Поэтому тем, кто будет заниматься врачебной деятельностью через 20, 30, 90 лет, можно пожелать только, чтобы они как можно реже встречались со смертью.
– Каждый встречает юбилей по-своему, и я встречу его по своему. 17 декабря у нас будет работать московская школа пульмонологов, сюда прилетает академик Александр Григорьевич Чучалин*** и вместе с ним шесть ведущих пульмонологов страны. Конференция посвящена хронической обструктивной болезни легких, которая в ближайшие годы станет одной из самых больших причин смертности населения.

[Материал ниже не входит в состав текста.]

$ cat src/rtl/ifetch_pc_unit.sv
// Instruction-fetch PC unit: next-PC selection, BRAM addressing and ecall halt/resume.
// Optional taken-redirect counter is built only when IFETCH_REDIRECT_COUNT_EN is defined.
module ifetch_pc_unit #(
    parameter logic [31:0] RESET_PC   = 32'h0000_0000,
    parameter int          ADDR_WIDTH = 14
) (
    input  logic                  clk,
    input  logic                  rst,
    input  logic                  stall,
    input  logic                  branch,
    input  logic                  do_branch,
    input  logic                  jal,
    input  logic                  jalr,
    input  logic [31:0]           imm32,
    input  logic [31:0]           alu_result,
    input  logic                  halt_req,
    input  logic                  resume,
    output logic [ADDR_WIDTH-1:0] imem_addr,
    input  logic [31:0]           imem_rdata,
    output logic [31:0]           instruction,
    output logic [31:0]           pc,
    output logic [31:0]           pc_plus4,
    output logic                  instr_valid,
    output logic                  halted,
    output logic                  misalign_err,
    output logic [31:0]           redirect_count
);

    typedef enum logic {ST_RUN = 1'b0, ST_HALT = 1'b1} state_t;

    state_t      r_state;
    logic [31:0] r_pc;
    logic        r_resume_q;
    logic        r_misalign;
    logic        r_halted;
    logic        r_instr_valid;

    logic [31:0] w_pc_plus4;
    logic [31:0] w_rel_target;
    logic [31:0] w_next_pc;
    logic        w_run_go;
    logic        w_halt_take;
    logic        w_redirect;
    logic        w_target_bit1;

    assign w_pc_plus4    = r_pc + 32'd4;
    assign w_rel_target  = r_pc + imm32;
    assign w_run_go      = (r_state == ST_RUN) && !stall;
    assign w_halt_take   = w_run_go && halt_req;
    assign w_redirect    = w_run_go && !halt_req && (jalr || jal || (branch && do_branch));
    assign w_target_bit1 = jalr ? alu_result[1] : w_rel_target[1];

    always_comb begin
        w_next_pc = w_pc_plus4;
        if (rst) begin
            w_next_pc = RESET_PC;
        end else if ((r_state == ST_HALT) || stall) begin
            w_next_pc = r_pc;
        end else if (halt_req) begin
            w_next_pc = w_pc_plus4;
        end else if (jalr) begin
            w_next_pc = alu_result & 32'hFFFF_FFFC;
        end else if (jal || (branch && do_branch)) begin
            w_next_pc = w_rel_target & 32'hFFFF_FFFC;
        end
    end

    // The BRAM registers this address, so it must already be next cycle's PC.
    assign imem_addr = w_next_pc[ADDR_WIDTH+1:2];

    always_ff @(posedge clk) begin
        if (rst) begin
            r_state       <= ST_RUN;
            r_pc          <= RESET_PC;
            r_resume_q    <= 1'b0;
            r_misalign    <= 1'b0;
            r_halted      <= 1'b0;
            r_instr_valid <= 1'b1;
        end else begin
            r_pc       <= w_next_pc;
            r_resume_q <= resume;
            if (w_redirect && w_target_bit1) begin
                r_misalign <= 1'b1;
            end
            case (r_state)
                ST_RUN: begin
                    if (w_halt_take) begin
                        r_state       <= ST_HALT;
                        r_halted      <= 1'b1;
                        r_instr_valid <= 1'b0;
                    end
                end
                ST_HALT: begin
                    // Only a fresh press resumes; a button held across the halt is ignored.
                    if (resume && !r_resume_q) begin
                        r_state       <= ST_RUN;
                        r_halted      <= 1'b0;
                        r_instr_valid <= 1'b1;
                    end
                end
                default: begin
                    r_state       <= ST_RUN;
                    r_halted      <= 1'b0;
                    r_instr_valid <= 1'b1;
                end
            endcase
        end
    end

`ifdef IFETCH_REDIRECT_COUNT_EN
    logic [31:0] r_redirect_count;

    always_ff @(posedge clk) begin
        if (rst) begin
            r_redirect_count <= 32'd0;
        end else if (w_redirect && (r_redirect_count != 32'hFFFF_FFFF)) begin
            r_redirect_count <= r_redirect_count + 32'd1;
        end
    end

    assign redirect_count = r_redirect_count;
`else
    assign redirect_count = 32'd0;
`endif

    assign instruction  = imem_rdata;
    assign pc           = r_pc;
    assign pc_plus4     = w_pc_plus4;
    assign instr_valid  = r_instr_valid;
    assign halted       = r_halted;
    assign misalign_err = r_misalign;

endmodule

Все аспекты будут преподнесены на мировом уровне – нам надо учить наших людей.
– Теоретически бессмертие невозможно.
* Израиль Неймарк – ученый-хирург, доктор медицинских наук, заслуженный деятель науки РСФСР, почетный гражданин Барнаула, один из создателей Алтайского медицинского института.
** Леон Шабад – советский онколог, академик АМН СССР, один из создателей экспериментальной онкологии в СССР.

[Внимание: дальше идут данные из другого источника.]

**src/rtl/adder_pkg.sv**
```systemverilog
// Shared types and sizing helpers for the chunked serial adder.
package adder_pkg;

  typedef enum logic {
    IDLE = 1'b0,
    RUN  = 1'b1
  } state_t;

  // Counter width for a given chunk count; never narrower than one bit.
  function automatic int cnt_width(input int nchunk);
    return (nchunk > 1) ? $clog2(nchunk) : 1;
  endfunction

endpackage

```
**src/rtl/chunk_adder.sv**
```systemverilog
// Combinational CHUNK-bit ripple adder built from full-adder cells.
module chunk_adder #(
  parameter int CHUNK = 4
) (
  input  logic [CHUNK-1:0] a,
  input  logic [CHUNK-1:0] b,
  input  logic             ci,
  output logic [CHUNK-1:0] s,
  output logic             co,
  output logic             c_msb_in
);

  logic [CHUNK:0] c;

  assign c[0] = ci;

  for (genvar i = 0; i < CHUNK; i++) begin : g_fa
    assign s[i]   = a[i] ^ b[i] ^ c[i];
    assign c[i+1] = (a[i] & b[i]) | (c[i] & (a[i] ^ b[i]));
  end

  // The carry into the top bit is only meaningful on the last chunk, where it feeds overflow.
  assign co       = c[CHUNK];
  assign c_msb_in = c[CHUNK-1];

endmodule

```
**src/rtl/chunked_serial_adder.sv**
```systemverilog
// Multi-cycle add/subtract: processes CHUNK bits per cycle with a registered carry between chunks.
module chunked_serial_adder
  import adder_pkg::*;
#(
  parameter int WIDTH = 32,
  parameter int CHUNK = 4
) (
  input  logic             clk,
  input  logic             rst_n,
  input  logic             start,
  input  logic [WIDTH-1:0] A,
  input  logic [WIDTH-1:0] B,
  input  logic             Cin,
  input  logic             Sub,
  output logic             busy,
  output logic             done,
  output logic [WIDTH-1:0] S,
  output logic             Cout,
  output logic             Ovf
);

  localparam int NCHUNK = WIDTH / CHUNK;
  localparam int CW     = cnt_width(NCHUNK);
  localparam logic [CW-1:0] LAST = CW'(NCHUNK - 1);

  state_t state, next_state;

  logic [WIDTH-1:0] a_q, b_q;
  logic             sub_q;
  logic             carry_q;
  logic [CW-1:0]    cnt;

  logic [CHUNK-1:0] a_chunk, b_chunk, sum_chunk;
  logic             co_chunk, c_msb;
  logic             accept, last;

  always_ff @(posedge clk) begin
    if (!rst_n) state <= IDLE;
    else        state <= next_state;
  end

  always_comb begin
    next_state = state;
    accept     = 1'b0;
    last       = 1'b0;
    case (state)
      IDLE: begin
        if (start) begin
          next_state = RUN;
          accept     = 1'b1;
        end
      end
      RUN: begin
        if (cnt == LAST) begin
          next_state = IDLE;
          last       = 1'b1;
        end
      end
      default: next_state = IDLE;
    endcase
  end

  assign busy = (state == RUN);

  // Select the active chunk; B is inverted here so subtraction reuses the adder.
  always_comb begin
    a_chunk = '0;
    b_chunk = '0;
    for (int k = 0; k < NCHUNK; k++) begin
      if (cnt == CW'(k)) begin
        a_chunk = a_q[k*CHUNK +: CHUNK];
        b_chunk = b_q[k*CHUNK +: CHUNK] ^ {CHUNK{sub_q}};
      end
    end
  end

  chunk_adder #(
    .CHUNK(CHUNK)
  ) u_chunk_adder (
    .a        (a_chunk),
    .b        (b_chunk),
    .ci       (carry_q),
    .s        (sum_chunk),
    .co       (co_chunk),
    .c_msb_in (c_msb)
  );

  always_ff @(posedge clk) begin
    if (!rst_n) begin
      a_q     <= '0;
      b_q     <= '0;
      sub_q   <= 1'b0;
      carry_q <= 1'b0;
      cnt     <= '0;
      done    <= 1'b0;
      S       <= '0;
      Cout    <= 1'b0;
      Ovf     <= 1'b0;
    end else begin
      done <= last;
      if (accept) begin
        a_q     <= A;
        b_q     <= B;
        sub_q   <= Sub;
        carry_q <= Sub ? 1'b1 : Cin;
        cnt     <= '0;
      end else if (state == RUN) begin
        for (int k = 0; k < NCHUNK; k++) begin
          if (cnt == CW'(k)) S[k*CHUNK +: CHUNK] <= sum_chunk;
        end
        carry_q <= co_chunk;
        cnt     <= cnt + CW'(1);
        if (last) begin
          Cout <= co_chunk;
          Ovf  <= co_chunk ^ c_msb;
        end
      end
    end
  end

endmodule

```
**config.mk**
```make
export PLATFORM = sky130hd
export DESIGN_NAME = chunked_serial_adder
export DESIGN_NICKNAME = d
export VERILOG_FILES = /design/src/rtl/adder_pkg.sv /design/src/rtl/chunk_adder.sv /design/src/rtl/chunked_serial_adder.sv
export SDC_FILE = /design/constraint.sdc
export NUM_CORES = 1
export LEC_CHECK = 0
export BUFFER_PORTS_ARGS = -buffer_cell sky130_fd_sc_hd__buf_2
export CORE_ASPECT_RATIO = 1.4
export CORE_MARGIN = 3
export CORE_UTILIZATION = 30
export CTS_CLUSTER_SIZE = 8
export DETAILED_ROUTE_END_ITERATION = 10
export MAX_ROUTING_LAYER = met4
export PLACE_DENSITY = 0.46
export SLEW_MARGIN = 10
export SYNTH_ARGS = -nofsm -noshare
export SYNTH_HDL_FRONTEND = slang
export SYNTH_HIERARCHICAL = 1
export SYNTH_SLANG_ARGS = --single-unit
```
**constraint.sdc**
```tcl
create_clock -name clk -period 9.2 [get_ports clk]
set_input_delay 2.76 -clock clk [delete_from_list [all_inputs] [get_ports clk]]
set_output_delay 2.76 -clock clk [all_outputs]
set_load 0.01 [all_outputs]
```
# Word-level counts from Yosys, hierarchy flattened
# Cells that the tools add are included.
# word_totals
input_bits,69
word_cells,94
out_inout_bits,36
ff_bits,105
# op_classes
n_addsub,1
n_reduce_logical,12
eq_ne,7
n_bitwise,32
n_mux,25
# op_table
op,n
4-bit 2-to-1 mux,16
4-bit bitwise XOR,8
3-bit AND reduction,9
3-bit == test (second input constant),4
1-bit bitwise XOR,9
1-bit bitwise AND,8
1-bit 2-to-1 mux,8
3-bit by 2-bit == test with 1-bit output (second input constant),2
1-bit OR,4
3-bit by 1-bit adder with 3-bit output (second input constant),1
3-bit by 1-bit == test with 1-bit output (second input constant),1
3-bit logical NOT,1
1-bit NOT,3
1-bit one-hot mux with 2 select lines,1
2-bit nonzero test,1
2-bit OR reduction,1

# Longest topological paths before layout
# depth
ltp_word,20
mapped_depth,17
ltp_nobuf,15

# Hierarchy
# The synthesis kept the hierarchy.
# by_module_without_submodules
module,n_inst,cells_per_inst,seq_area_each_um2,area_each_um2
chunked_serial_adder,1,605,2102.0,4956.0
chunk_adder,1,12,0.0,110.1

# Worst setup path before layout
# Ideal clock, no wire load.
# synth_path
path_type,reg2reg
from,reg cnt[2]
to,reg S[27]
path_buffers,3
arrival_ps,3510
path_stages_with_launch,18
required_time_ps,9084
setup_slack_ps,5574
path_cell_list,dfxtp_1 buf_2 inv_1 ha_1 clkbuf_1 or2_1 a21oi_1 a21oi_1 a31oi_1 fa_1 inv_1 fa_1 fa_1 inv_1 fa_1 clkbuf_1 mux2i_1 nor2b_1
# synth_via
elab_chain_cells,17
word_cells_on_any_way,39
classes_between,eq/ne (7); mux (16); bitwise (14); reduce/logical (2)
# synth_lines
element,line_no,rtl
"start, declared",chunked_serial_adder.sv:31,logic [CW-1:0] cnt;
"start signal, assigned",chunked_serial_adder.sv:112,cnt <= cnt + CW'(1);
3-bit logical NOT,chunked_serial_adder.sv:70,if (cnt == CW'(k)) begin
4-bit 2-to-1 mux (7 in a row),chunked_serial_adder.sv:70,
4-bit 2-to-1 mux *,chunked_serial_adder.sv:70,
net a_chunk[0],chunked_serial_adder.sv:33,"logic [CHUNK-1:0] a_chunk, b_chunk, sum_chunk;"
1-bit bitwise XOR,chunk_adder.sv:19,assign c[i+1] = (a[i] & b[i]) | (c[i] & (a[i] ^ b[i]));
1-bit bitwise AND,chunk_adder.sv:19,
1-bit OR *,chunk_adder.sv:19,
1-bit bitwise AND *,chunk_adder.sv:19,
1-bit OR *,chunk_adder.sv:19,
1-bit bitwise AND *,chunk_adder.sv:19,
1-bit OR *,chunk_adder.sv:19,
net c_msb,chunked_serial_adder.sv:34,"logic co_chunk, c_msb;"
1-bit bitwise XOR *,chunk_adder.sv:18,assign s[i] = a[i] ^ b[i] ^ c[i];
net sum_chunk[3],chunked_serial_adder.sv:33,
"end signal, assigned by index",chunked_serial_adder.sv:109,if (cnt == CW'(k)) S[k*CHUNK +: CHUNK] <= sum_chunk;
"end, declared",chunked_serial_adder.sv:17,"output logic [WIDTH-1:0] S,"
# Mark *: on every way through the listed nets, which the timed path passes. The rest lies on a longest branch.
# A chain may end at the register's enable or synchronous reset.

# Worst setup path after layout
# layout_path
from,reg cnt[2]
to,reg S[19]
# Same word-level chain as after synthesis.

==> results.txt <==
The global routing stage identified its most utilized layer as met2. The buffer type at the clock tree root is clkbuf_16. The number of hold buffers added after cts is 0. The number of synthesis warnings came out at 6. The number of global-route vias before repair was 4282.

The timing-limited maximum frequency came out at 213 MHz. Among all flip-flop cells after synthesis, the most frequent one is dfxtp_1. In the finished design, the share of the clock period the worst path needs comes to 51.1%. The global placement routability congestion is 0.835.

The worst relative slew slack came out at 27.8%. STA classifies the critical path startpoint as a flop. The number of H-tree levels came out at 3.

Power comes to 1.06 mW. The number of flops mapped to enable cells by yosys is 0. The placed instances occupy a cell area of 0.00565 mm2. The first-pass GRT wire length came out at 21500 um. The routed length per instance came out at 15.1 um. The worst register-to-register path begins at cnt[2]$_SDFFE_PP0P_. The max-cap check violation count came out at 0. The area of the core is ~0.016 mm2.

The number of nets at the end of the flow came out at between 700 and 800. The tightest min-delay check is of the reg -> reg type. The mean instance size in the synthesized netlist is 8.21 um2.

After synthesis the netlist holds a flip-flop and latch count of roughly 110. The effective utilization at floorplan came out at a little under a third. The largest fanout on the critical path came out at 25. The post-CTS setup buffer count is 0. The total leakage power came out at 2.42 nW. The worst vdd rail ir drop came out at around 0.00012 V. The setup TNS is 0 ns.

The detailed-route wire length is 13500 um. The max-slew violation total from the final report came out at 0. The most used cell along the critical path is fa_1.

Grouping stages by cell kind, the critical path spends the most delay in adder cells. The post-detailed-route DRC marker count came out at 0. The number of endpoints failing setup at the final stage came out at 0. The worst slack after detailed placement came out at ~4.5 ns.

The power density relative to cell area came out at 177 mW/mm2. The I/O pin count came out at 105. The detailed router placed 4340 vias in this run.

The global-route usage over all layers is between 10% and 20%. The initial antenna violation count was 0. The final hold violation count came out at 0. The pin slew with the least headroom to its limit came out at 1.08 ns. The total stage count of the critical path is 13. Setup repair after global routing left no endpoint under its margin. The HPWL reported at the end of detailed placement came out at 9690 um. The count of input and output buffers came out at 104.

The global routing met1 resource utilization came out at 18.3%. The clock transition at the register clock pins on the worst setup and hold paths after CTS came out at ~0.07 ns. The met2 routing resource usage after global routing came out at 24.0%. STA classifies the critical path endpoint as a flop.

The final cell area excluding filler cells is 0.00598 mm2. Once detail routing completed, the nets flagged for antenna violations numbered 0. For the final database, setup skew stands at 0.00930 ns.

The repair_antennas step left the layout with diodes totalling 0. The total overflow left after global routing is 0. The time the final worst path needs with I/O delays and setup came out at 4.70 ns. Dividing the detail-routed via count by the number of cells gives slightly below 5. In the global route stage, met3 resource usage came out at around 2.5%.

The post-cts sizing count came out at 0. The fraction of layout instances using a drive strength above 1 is 19.0%. In this run the critical register-to-register path is captured at S[19]$_SDFFE_PN0P_. The worst setup path is of the reg -> reg kind. The cell count after synthesis came out at 617. The startpoint identified for the worst hold timing path is S[6]$_SDFFE_PN0P_. STA puts the critical path data arrival time at 4.93 ns. The die height is 160 um. The path with the worst hold slack has its endpoint at S[6]$_SDFFE_PN0P_.

TritonCTS built the clock tree. The TritonCTS buffer count is 9. Together, buffers and inverters on the worst path number 3. The distinct cell type count after synthesis is 38.

The first-pass iteration count of the detailed router is 4. Data on the critical path is required at its endpoint by 9.43 ns. The clock sink total came out at 105. The run finished with clean final reports. For the worst-skew pair, the clock arrives at the later sink with an insertion delay of ~0.35 ns.

After synthesis, flip-flops and latches occupy 41.5% of the total area. The die width came out at approximately 120 um. Synthesis produced a netlist with a net count of 696. The area overhead of the layout relative to synthesis is 18.1%. The flop-to-flop setup slack is 4.50 ns. The path depth of the worst reg2reg path came out at 13. On the worst path, the slowest cell contributes a delay of 1.03 ns. The critical path goes through ha_1 > inv_1 > nand3_1 > o22ai_1 > a31oi_1 > fa_1 > inv_1 > fa_1 > fa_1 > inv_1 > fa_1 > mux2i_1 > nor2b_1.

On the critical path, the stage with the largest delay is an instance of dfxtp_1. The proportion of synthesized flip-flops having asynchronous set or reset came out at 0%. The post-synth design cell area came out at about 0.005 mm2. The number of buffers between clock root and the deepest sink came out at 2. Entering global routing, the biggest net connects 106 pins. The overall die area came out at 0.0185 mm2.

The worst hold slack across all endpoints is 0.449 ns. The worst-case setup margin in the final layout is 4.50 ns. The number of DRC violations after detailed-routing iteration 0 came out at 248. The number of placement rows came out at 55. Counting instances, the worst hold path has a depth of 2.
layer usage:
| metal | share of wire [%] | up-vias |
|---|---|---|
| met5 | 0 | - |
| met4 | 2.2 | 0 |
| met3 | 4.3 | 24 |
| met2 | 48 | 114 |
| met1 | 46 | 1988 |
| li1 | - | 2214 |
how the worst max path moves through the flow:
stage | end | slack (ns) | start
CTS | S[19]$_SDFFE_PN0P_ | 4.49 | cnt[2]$_SDFFE_PP0P_
floorplan | S[27]$_SDFFE_PN0P_ | 5.57 | cnt[2]$_SDFFE_PP0P_
global placement | S[19]$_SDFFE_PN0P_ | 4.74 | cnt[2]$_SDFFE_PP0P_
global route | S[19]$_SDFFE_PN0P_ | 4.12 | cnt[2]$_SDFFE_PP0P_
detailed placement | S[27]$_SDFFE_PN0P_ | 4.49 | cnt[2]$_SDFFE_PP0P_
finish | S[19]$_SDFFE_PN0P_ | 4.50 | cnt[2]$_SDFFE_PP0P_
flip-flops by register name, summed over array words and instances, names as in the netlist:
register / count
Cout: 1
Ovf: 1
S: 32
a_q: 32
b_q: 32
busy: 1
carry_q: 1
cnt: 3
done: 1
sub_q: 1
logic make-up after synthesis:
logic type	share of synthesized area (%)
multiplexers	3.16
AO/OA/AOI/OAI	22.1
XOR/XNOR	3.63
AND/OR/NAND/NOR	20.4
flip-flops	41.5
adder cells (fa/ha/maj)	3.06
buffers and inverters	6.20
worst min-delay path: stages (launching register included):
cell	delay [ns]
dfxtp_1	0.31
nand2_1	0.05
a21boi_1	0.05
placed cells by master (no fill, tap or decap), types with 2 or more instances in the layout:
cell type  Yosys  final
ha_1           6      6
buf_4          4      6
o21ai_0        9      9
mux2i_1       16     16
and2_1         2      2
dfxtp_1      105    105
a21boi_1      69     69
nor3_1         3      3
fa_1           4      4
nor2b_1       18     17
nor4b_1        4      4
o22ai_1       12     12
nor2_1         6      6
a221o_1        4      4
inv_1         20     20
nand2_1      166    166
and3_1         2      2
buf_2         20    104
o21ai_1        4      4
nand3_1       25     25
a221oi_1       4      4
a21oi_1       28     28
a31oi_1        8      8
a21boi_0      17     17
o221a_1        4      4
clkinv_4       0      3
xnor2_1       21     21
clkbuf_16      0      9
bufinv_16      0      2
layout make-up:
cell class,instances,area [um2]
Clock buffer,10,239
Clock inverter,6,91.3
Fill cell,1743,10400
Inverter,20,75.1
Multi-Input combinational cell,443,2660
Sequential cell,105,2100
Tap cell,199,249
Timing Repair Buffer,110,566
power breakdown:
part	internal (mW)	leakage, nW	switching (mW)	total [mW]
combinational	0.0586	1.40	0.0908	0.149
sequential	0.475	0.857	0.0165	0.492
clock	0.247	0.163	0.173	0.420
synth_stat cells (2+ instances only):
master | count | area [um2]
nand2_1 | 166 | 623
dfxtp_1 | 105 | 2100
a21boi_1 | 69 | 518
a21oi_1 | 28 | 140
nand3_1 | 25 | 125
clkbuf_1 | 23 | 86.3
xnor2_1 | 21 | 184
buf_2 | 20 | 100
inv_1 | 20 | 75.1
nor2b_1 | 18 | 113
a21boi_0 | 17 | 128
mux2i_1 | 16 | 160
o22ai_1 | 12 | 75.1
o21ai_0 | 9 | 45.0
a31oi_1 | 8 | 50.1
ha_1 | 6 | 75.1
nor2_1 | 6 | 22.5
a221o_1 | 4 | 40.0
a221oi_1 | 4 | 35.0
buf_4 | 4 | 30.0
fa_1 | 4 | 80.1
nor4b_1 | 4 | 35.0
o21ai_1 | 4 | 20.0
o221a_1 | 4 | 45.0
nor3_1 | 3 | 15.0
and2_1 | 2 | 12.5
and3_1 | 2 | 12.5
buf_6 | 2 | 22.5
nand2b_1 | 2 | 12.5
stage by stage:
stage          util, %  instances
2_1_floorplan        -        617
6_report          36.5        893
3_3_place_gp      34.5        877
3_5_place_dp      34.5        877
4_1_cts           36.5        893
5_1_grt           36.5        893
No activity file was read; power rests on OpenSTA's default activity.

*** Александр Чучалин – академик РАМН, главный терапевт-пульмонолог Минздравсоцразвития России.
Яков Нахманович Шойхет – доктор медицинских наук, профессор, член-корреспондент Российской академии медицинских наук. Автор более 1 000 научных работ и 11 изобретений. Под его руководством подготовлено 30 докторов и 82 кандидата медицинских наук. Хирург высшей врачебной категории. Осуществлял руководство федеральной программой по научному обеспечению реабилитации населения, подвергшегося радиационному воздействию при ядерных испытаниях на Семипалатинском полигоне. Заслуженный деятель науки Российской Федерации. В 1993–1995 годах был депутатом Совета Федерации Федерального Собрания РФ. В 1996 году – депутат АКЗС, председатель комитета по социальной политике. С 1996 по 2004 год работал заместителем главы администрации Алтайского края. С 1974 г. – заведующий хирургической кафедрой Алтайского государственного медицинского института (университета).
46 лет Яков Шойхет работает в медицине, из них 45 – в Алтайском медицинском университете.
Цитата
Когда человек сидит в пивной и считает, сколько он выпил пива, ему трудно понять, что в мире происходит что-то увлекательное.